* EXTRACTED ENTRIES
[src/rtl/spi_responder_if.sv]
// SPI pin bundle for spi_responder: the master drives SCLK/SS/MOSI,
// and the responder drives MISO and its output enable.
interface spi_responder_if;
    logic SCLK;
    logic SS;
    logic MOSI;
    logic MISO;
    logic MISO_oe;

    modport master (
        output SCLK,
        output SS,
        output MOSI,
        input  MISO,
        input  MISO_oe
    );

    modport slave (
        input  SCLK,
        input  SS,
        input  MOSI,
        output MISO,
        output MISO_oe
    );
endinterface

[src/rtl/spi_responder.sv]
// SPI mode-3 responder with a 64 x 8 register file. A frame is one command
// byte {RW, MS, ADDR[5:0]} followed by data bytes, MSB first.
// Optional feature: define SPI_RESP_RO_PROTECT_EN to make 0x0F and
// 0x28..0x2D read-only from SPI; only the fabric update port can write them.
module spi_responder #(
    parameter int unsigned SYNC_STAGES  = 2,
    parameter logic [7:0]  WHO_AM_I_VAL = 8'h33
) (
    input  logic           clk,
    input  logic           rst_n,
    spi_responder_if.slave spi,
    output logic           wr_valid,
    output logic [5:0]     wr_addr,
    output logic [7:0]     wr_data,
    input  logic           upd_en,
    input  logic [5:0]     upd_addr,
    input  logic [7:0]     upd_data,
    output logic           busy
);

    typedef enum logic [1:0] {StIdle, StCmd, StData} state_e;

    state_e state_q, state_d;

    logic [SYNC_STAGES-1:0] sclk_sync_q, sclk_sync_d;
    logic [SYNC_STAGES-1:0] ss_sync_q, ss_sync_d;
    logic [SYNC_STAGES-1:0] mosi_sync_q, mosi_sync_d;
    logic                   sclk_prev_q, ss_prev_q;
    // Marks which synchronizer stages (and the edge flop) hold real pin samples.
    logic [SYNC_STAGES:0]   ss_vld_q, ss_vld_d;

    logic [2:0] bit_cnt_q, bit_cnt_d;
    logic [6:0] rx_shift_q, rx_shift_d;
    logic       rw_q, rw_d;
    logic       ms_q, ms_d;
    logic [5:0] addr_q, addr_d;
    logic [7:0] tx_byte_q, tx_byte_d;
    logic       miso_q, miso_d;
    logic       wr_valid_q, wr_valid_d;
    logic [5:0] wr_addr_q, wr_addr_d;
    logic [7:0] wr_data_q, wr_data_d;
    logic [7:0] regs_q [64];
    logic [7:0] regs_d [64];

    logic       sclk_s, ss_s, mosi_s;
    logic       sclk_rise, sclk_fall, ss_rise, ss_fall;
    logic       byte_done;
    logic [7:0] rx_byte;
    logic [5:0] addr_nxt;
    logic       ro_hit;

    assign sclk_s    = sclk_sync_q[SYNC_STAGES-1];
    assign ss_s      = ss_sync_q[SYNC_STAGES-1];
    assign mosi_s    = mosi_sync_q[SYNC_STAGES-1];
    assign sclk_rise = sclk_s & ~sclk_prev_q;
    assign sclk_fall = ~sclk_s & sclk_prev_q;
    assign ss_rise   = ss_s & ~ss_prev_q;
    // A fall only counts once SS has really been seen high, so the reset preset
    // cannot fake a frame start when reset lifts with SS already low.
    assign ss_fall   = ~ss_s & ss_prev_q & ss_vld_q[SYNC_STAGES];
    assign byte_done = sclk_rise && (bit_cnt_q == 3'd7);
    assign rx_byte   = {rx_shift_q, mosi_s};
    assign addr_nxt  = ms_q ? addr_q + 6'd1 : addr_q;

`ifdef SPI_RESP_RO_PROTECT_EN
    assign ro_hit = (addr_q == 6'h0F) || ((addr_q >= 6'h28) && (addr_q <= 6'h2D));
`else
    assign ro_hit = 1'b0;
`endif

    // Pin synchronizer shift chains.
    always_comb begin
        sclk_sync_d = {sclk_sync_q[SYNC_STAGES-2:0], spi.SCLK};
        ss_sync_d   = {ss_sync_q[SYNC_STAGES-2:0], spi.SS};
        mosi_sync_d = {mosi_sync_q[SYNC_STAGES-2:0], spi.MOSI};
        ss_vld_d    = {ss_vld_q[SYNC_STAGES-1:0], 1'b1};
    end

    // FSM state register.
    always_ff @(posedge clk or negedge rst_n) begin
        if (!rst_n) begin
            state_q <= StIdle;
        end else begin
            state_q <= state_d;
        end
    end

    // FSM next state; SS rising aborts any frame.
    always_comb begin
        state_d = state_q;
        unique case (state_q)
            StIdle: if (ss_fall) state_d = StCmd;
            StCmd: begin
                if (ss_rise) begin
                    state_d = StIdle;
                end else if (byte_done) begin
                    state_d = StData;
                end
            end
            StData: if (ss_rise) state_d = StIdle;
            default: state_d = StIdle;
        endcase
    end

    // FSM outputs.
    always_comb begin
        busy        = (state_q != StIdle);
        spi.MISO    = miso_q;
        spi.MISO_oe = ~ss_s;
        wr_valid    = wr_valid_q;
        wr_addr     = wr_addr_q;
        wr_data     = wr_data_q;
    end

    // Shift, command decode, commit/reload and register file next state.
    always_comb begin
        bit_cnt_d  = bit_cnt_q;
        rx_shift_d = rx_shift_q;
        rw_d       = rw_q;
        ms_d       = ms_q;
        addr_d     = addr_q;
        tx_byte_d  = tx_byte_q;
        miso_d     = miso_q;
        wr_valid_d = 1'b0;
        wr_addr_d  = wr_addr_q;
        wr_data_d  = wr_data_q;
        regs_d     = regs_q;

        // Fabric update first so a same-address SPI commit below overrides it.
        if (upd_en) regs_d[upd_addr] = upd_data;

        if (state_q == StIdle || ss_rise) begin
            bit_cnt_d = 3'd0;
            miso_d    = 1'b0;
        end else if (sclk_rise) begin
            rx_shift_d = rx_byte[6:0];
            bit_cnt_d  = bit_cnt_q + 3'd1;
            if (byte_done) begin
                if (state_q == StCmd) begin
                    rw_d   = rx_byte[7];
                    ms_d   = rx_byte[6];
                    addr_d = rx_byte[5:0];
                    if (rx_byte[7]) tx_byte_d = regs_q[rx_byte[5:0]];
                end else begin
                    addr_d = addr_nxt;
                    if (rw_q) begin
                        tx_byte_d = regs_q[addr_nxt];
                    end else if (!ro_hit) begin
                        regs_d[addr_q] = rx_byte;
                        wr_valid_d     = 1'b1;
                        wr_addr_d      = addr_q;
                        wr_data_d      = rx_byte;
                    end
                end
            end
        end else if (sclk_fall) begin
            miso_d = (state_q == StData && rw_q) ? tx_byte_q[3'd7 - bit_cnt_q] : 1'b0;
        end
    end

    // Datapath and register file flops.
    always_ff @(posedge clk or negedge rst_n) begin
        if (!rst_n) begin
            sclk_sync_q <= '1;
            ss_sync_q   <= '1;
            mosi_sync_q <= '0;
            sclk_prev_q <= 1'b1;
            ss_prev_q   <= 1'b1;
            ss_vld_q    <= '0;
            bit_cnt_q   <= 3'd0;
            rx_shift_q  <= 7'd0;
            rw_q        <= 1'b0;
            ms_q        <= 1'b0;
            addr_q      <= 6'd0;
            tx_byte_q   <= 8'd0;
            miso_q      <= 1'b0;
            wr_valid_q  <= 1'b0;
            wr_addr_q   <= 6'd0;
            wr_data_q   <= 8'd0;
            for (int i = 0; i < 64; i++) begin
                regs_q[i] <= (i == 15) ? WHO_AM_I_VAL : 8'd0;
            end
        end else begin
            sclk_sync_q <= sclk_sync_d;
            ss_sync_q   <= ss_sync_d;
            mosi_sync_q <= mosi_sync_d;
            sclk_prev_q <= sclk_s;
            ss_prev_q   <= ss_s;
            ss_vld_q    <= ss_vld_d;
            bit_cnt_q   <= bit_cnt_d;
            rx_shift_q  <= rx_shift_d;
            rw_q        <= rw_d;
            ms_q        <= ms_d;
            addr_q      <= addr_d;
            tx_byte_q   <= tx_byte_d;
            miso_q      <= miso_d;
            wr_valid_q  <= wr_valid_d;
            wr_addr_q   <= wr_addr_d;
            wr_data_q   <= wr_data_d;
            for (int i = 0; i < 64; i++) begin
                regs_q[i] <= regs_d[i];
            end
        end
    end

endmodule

* TASK REQUIREMENTS
Each line above with the word "StIdle" must be returned.

* SOLUTION FOR THIS EXERCISE
    typedef enum logic [1:0] {StIdle, StCmd, StData} state_e;
            state_q <= StIdle;
            StIdle: if (ss_fall) state_d = StCmd;
                    state_d = StIdle;
            StData: if (ss_rise) state_d = StIdle;
            default: state_d = StIdle;
        busy        = (state_q != StIdle);
        if (state_q == StIdle || ss_rise) begin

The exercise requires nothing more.